> RECORDS FOR PROCESSING:
This is an optimization exercise on Yosys and OpenROAD, whose aim is small area, a short achievable clock period and few clock cycles per item, not a production implementation. Only simulation tests tie the RTL to the original design; equivalence was not proved. Power figures rest on the tool's default switching activity, not on a simulated workload.

==> design.v <==
module smlb_compositor #(
    parameter H = 64                       
) (
    input  wire        clk,
    input  wire        rst,                
    input  wire        in_valid,
    output wire        in_ready,
    input  wire [47:0] in_src,
    input  wire [47:0] in_row,
    input  wire        in_last,
    input  wire [15:0] in_hwy,
    input  wire [2:0]  in_shift,
    input  wire [7:0]  in_bright,
    input  wire        in_ck_en,
    input  wire [47:0] in_ck_key,
    input  wire [15:0] in_ck_first,
    input  wire [15:0] in_ck_last,
    output reg         out_valid,
    input  wire        out_ready,
    output reg  [47:0] out_row,
    output reg         out_last,
    output reg  [1:0]  out_status
);
    localparam [1:0] ST_OK = 2'd0, ST_SATURATED = 2'd1, ST_RANGE = 2'd2;
    reg  k_valid;
    reg  in_ready_q;
    wire adv = !k_valid;
    assign in_ready = in_ready_q;
    wire       in_range = (in_shift > 3'd4) || (in_hwy >= H);
    wire [5:0] hwy_lo   = in_hwy[5:0];
    wire       below    = (in_ck_first[15:6] != 10'd0) || (hwy_lo < in_ck_first[5:0]);
    wire       above    = (in_ck_last[15:6] == 10'd0) && (hwy_lo > in_ck_last[5:0]);
    wire       in_keyed = in_src == in_ck_key;
    wire       in_skip  = in_range || (in_bright == 8'd0) ||
                          (in_ck_en && (below || above || in_keyed));
    function [16:0] correct_raw;           
        input [15:0] v;
        input [2:0]  s;
        reg   [19:0] t;
        begin
            t = {4'd0, v} << s;
            if (t[19:16] != 4'd0)
                correct_raw = {1'b1, 16'hFFFF};
            else
                correct_raw = {1'b0, t[15:0]};
        end
    endfunction
    wire [16:0] in_cr = correct_raw(in_src[47:32], in_shift);
    wire [16:0] in_cg = correct_raw(in_src[31:16], in_shift);
    wire [16:0] in_cb = correct_raw(in_src[15:0],  in_shift);
    reg        s1_valid;
    reg [47:0] s1_t, s1_row;
    reg [7:0]  s1_bright;
    reg        s1_skip, s1_clamp, s1_range, s1_last;
    always @(posedge clk) begin
        if (rst)
            s1_valid <= 1'b0;
        else if (adv)
            s1_valid <= in_valid;
    end
    always @(posedge clk) begin
        if (adv) begin
            s1_t      <= {in_cr[15:0], in_cg[15:0], in_cb[15:0]};
            s1_row    <= in_row;
            s1_bright <= in_bright;
            s1_skip   <= in_skip;
            s1_clamp  <= in_cr[16] || in_cg[16] || in_cb[16];
            s1_range  <= in_range;
            s1_last   <= in_last;
        end
    end
    wire [7:0]  br_eff = s1_skip ? 8'd0 : s1_bright;
    wire [23:0] nr, ng, nb;
    smlb_numer u_nr (.o(s1_row[47:32]), .t(s1_t[47:32]), .br(br_eff), .n(nr));
    smlb_numer u_ng (.o(s1_row[31:16]), .t(s1_t[31:16]), .br(br_eff), .n(ng));
    smlb_numer u_nb (.o(s1_row[15:0]),  .t(s1_t[15:0]),  .br(br_eff), .n(nb));
    wire pix_sat = !s1_skip && s1_clamp;
    reg row_sat;
    wire [1:0] status = s1_range             ? ST_RANGE :
                        (row_sat || pix_sat) ? ST_SATURATED : ST_OK;
    reg        s2_valid;
    reg [23:0] s2_nr, s2_ng, s2_nb;
    reg [1:0]  s2_status;
    reg        s2_last;
    always @(posedge clk) begin
        if (rst) begin
            s2_valid <= 1'b0;
            row_sat  <= 1'b0;
        end else if (adv) begin
            s2_valid <= s1_valid;
            if (s1_valid)
                row_sat <= s1_last ? 1'b0 : (row_sat || pix_sat);
        end
    end
    always @(posedge clk) begin
        if (adv) begin
            s2_nr     <= nr;
            s2_ng     <= ng;
            s2_nb     <= nb;
            s2_status <= s1_last ? status : ST_OK;
            s2_last   <= s1_last;
        end
    end
    wire [15:0] qr, qg, qb;
    smlb_div255 u_qr (.n(s2_nr), .q(qr));
    smlb_div255 u_qg (.n(s2_ng), .q(qg));
    smlb_div255 u_qb (.n(s2_nb), .q(qb));
    wire [50:0] res = {qr, qg, qb, s2_last, s2_status};
    reg  [50:0] k_data;
    wire        o_free = !out_valid || out_ready;
    always @(posedge clk) begin
        if (rst) begin
            out_valid <= 1'b0;
            k_valid   <= 1'b0;
        end else if (o_free) begin
            out_valid <= k_valid || s2_valid;
            k_valid   <= 1'b0;
        end else if (!k_valid) begin
            k_valid   <= s2_valid;
        end
    end
    always @(posedge clk) begin
        if (rst)
            in_ready_q <= 1'b1;
        else
            in_ready_q <= o_free || (!k_valid && !s2_valid);
    end
    always @(posedge clk) begin
        if (!k_valid)
            k_data <= res;
        if (o_free)
            {out_row, out_last, out_status} <= k_valid ? k_data : res;
    end
endmodule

> BRIEF:
Make an exact copy of the material above.

> EXPECTED ANSWER:
This is an optimization exercise on Yosys and OpenROAD, whose aim is small area, a short achievable clock period and few clock cycles per item, not a production implementation. Only simulation tests tie the RTL to the original design; equivalence was not proved. Power figures rest on the tool's default switching activity, not on a simulated workload.

==> design.v <==
module smlb_compositor #(
    parameter H = 64                       
) (
    input  wire        clk,
    input  wire        rst,                
    input  wire        in_valid,
    output wire        in_ready,
    input  wire [47:0] in_src,
    input  wire [47:0] in_row,
    input  wire        in_last,
    input  wire [15:0] in_hwy,
    input  wire [2:0]  in_shift,
    input  wire [7:0]  in_bright,
    input  wire        in_ck_en,
    input  wire [47:0] in_ck_key,
    input  wire [15:0] in_ck_first,
    input  wire [15:0] in_ck_last,
    output reg         out_valid,
    input  wire        out_ready,
    output reg  [47:0] out_row,
    output reg         out_last,
    output reg  [1:0]  out_status
);
    localparam [1:0] ST_OK = 2'd0, ST_SATURATED = 2'd1, ST_RANGE = 2'd2;
    reg  k_valid;
    reg  in_ready_q;
    wire adv = !k_valid;
    assign in_ready = in_ready_q;
    wire       in_range = (in_shift > 3'd4) || (in_hwy >= H);
    wire [5:0] hwy_lo   = in_hwy[5:0];
    wire       below    = (in_ck_first[15:6] != 10'd0) || (hwy_lo < in_ck_first[5:0]);
    wire       above    = (in_ck_last[15:6] == 10'd0) && (hwy_lo > in_ck_last[5:0]);
    wire       in_keyed = in_src == in_ck_key;
    wire       in_skip  = in_range || (in_bright == 8'd0) ||
                          (in_ck_en && (below || above || in_keyed));
    function [16:0] correct_raw;           
        input [15:0] v;
        input [2:0]  s;
        reg   [19:0] t;
        begin
            t = {4'd0, v} << s;
            if (t[19:16] != 4'd0)
                correct_raw = {1'b1, 16'hFFFF};
            else
                correct_raw = {1'b0, t[15:0]};
        end
    endfunction
    wire [16:0] in_cr = correct_raw(in_src[47:32], in_shift);
    wire [16:0] in_cg = correct_raw(in_src[31:16], in_shift);
    wire [16:0] in_cb = correct_raw(in_src[15:0],  in_shift);
    reg        s1_valid;
    reg [47:0] s1_t, s1_row;
    reg [7:0]  s1_bright;
    reg        s1_skip, s1_clamp, s1_range, s1_last;
    always @(posedge clk) begin
        if (rst)
            s1_valid <= 1'b0;
        else if (adv)
            s1_valid <= in_valid;
    end
    always @(posedge clk) begin
        if (adv) begin
            s1_t      <= {in_cr[15:0], in_cg[15:0], in_cb[15:0]};
            s1_row    <= in_row;
            s1_bright <= in_bright;
            s1_skip   <= in_skip;
            s1_clamp  <= in_cr[16] || in_cg[16] || in_cb[16];
            s1_range  <= in_range;
            s1_last   <= in_last;
        end
    end
    wire [7:0]  br_eff = s1_skip ? 8'd0 : s1_bright;
    wire [23:0] nr, ng, nb;
    smlb_numer u_nr (.o(s1_row[47:32]), .t(s1_t[47:32]), .br(br_eff), .n(nr));
    smlb_numer u_ng (.o(s1_row[31:16]), .t(s1_t[31:16]), .br(br_eff), .n(ng));
    smlb_numer u_nb (.o(s1_row[15:0]),  .t(s1_t[15:0]),  .br(br_eff), .n(nb));
    wire pix_sat = !s1_skip && s1_clamp;
    reg row_sat;
    wire [1:0] status = s1_range             ? ST_RANGE :
                        (row_sat || pix_sat) ? ST_SATURATED : ST_OK;
    reg        s2_valid;
    reg [23:0] s2_nr, s2_ng, s2_nb;
    reg [1:0]  s2_status;
    reg        s2_last;
    always @(posedge clk) begin
        if (rst) begin
            s2_valid <= 1'b0;
            row_sat  <= 1'b0;
        end else if (adv) begin
            s2_valid <= s1_valid;
            if (s1_valid)
                row_sat <= s1_last ? 1'b0 : (row_sat || pix_sat);
        end
    end
    always @(posedge clk) begin
        if (adv) begin
            s2_nr     <= nr;
            s2_ng     <= ng;
            s2_nb     <= nb;
            s2_status <= s1_last ? status : ST_OK;
            s2_last   <= s1_last;
        end
    end
    wire [15:0] qr, qg, qb;
    smlb_div255 u_qr (.n(s2_nr), .q(qr));
    smlb_div255 u_qg (.n(s2_ng), .q(qg));
    smlb_div255 u_qb (.n(s2_nb), .q(qb));
    wire [50:0] res = {qr, qg, qb, s2_last, s2_status};
    reg  [50:0] k_data;
    wire        o_free = !out_valid || out_ready;
    always @(posedge clk) begin
        if (rst) begin
            out_valid <= 1'b0;
            k_valid   <= 1'b0;
        end else if (o_free) begin
            out_valid <= k_valid || s2_valid;
            k_valid   <= 1'b0;
        end else if (!k_valid) begin
            k_valid   <= s2_valid;
        end
    end
    always @(posedge clk) begin
        if (rst)
            in_ready_q <= 1'b1;
        else
            in_ready_q <= o_free || (!k_valid && !s2_valid);
    end
    always @(posedge clk) begin
        if (!k_valid)
            k_data <= res;
        if (o_free)
            {out_row, out_last, out_status} <= k_valid ? k_data : res;
    end
endmodule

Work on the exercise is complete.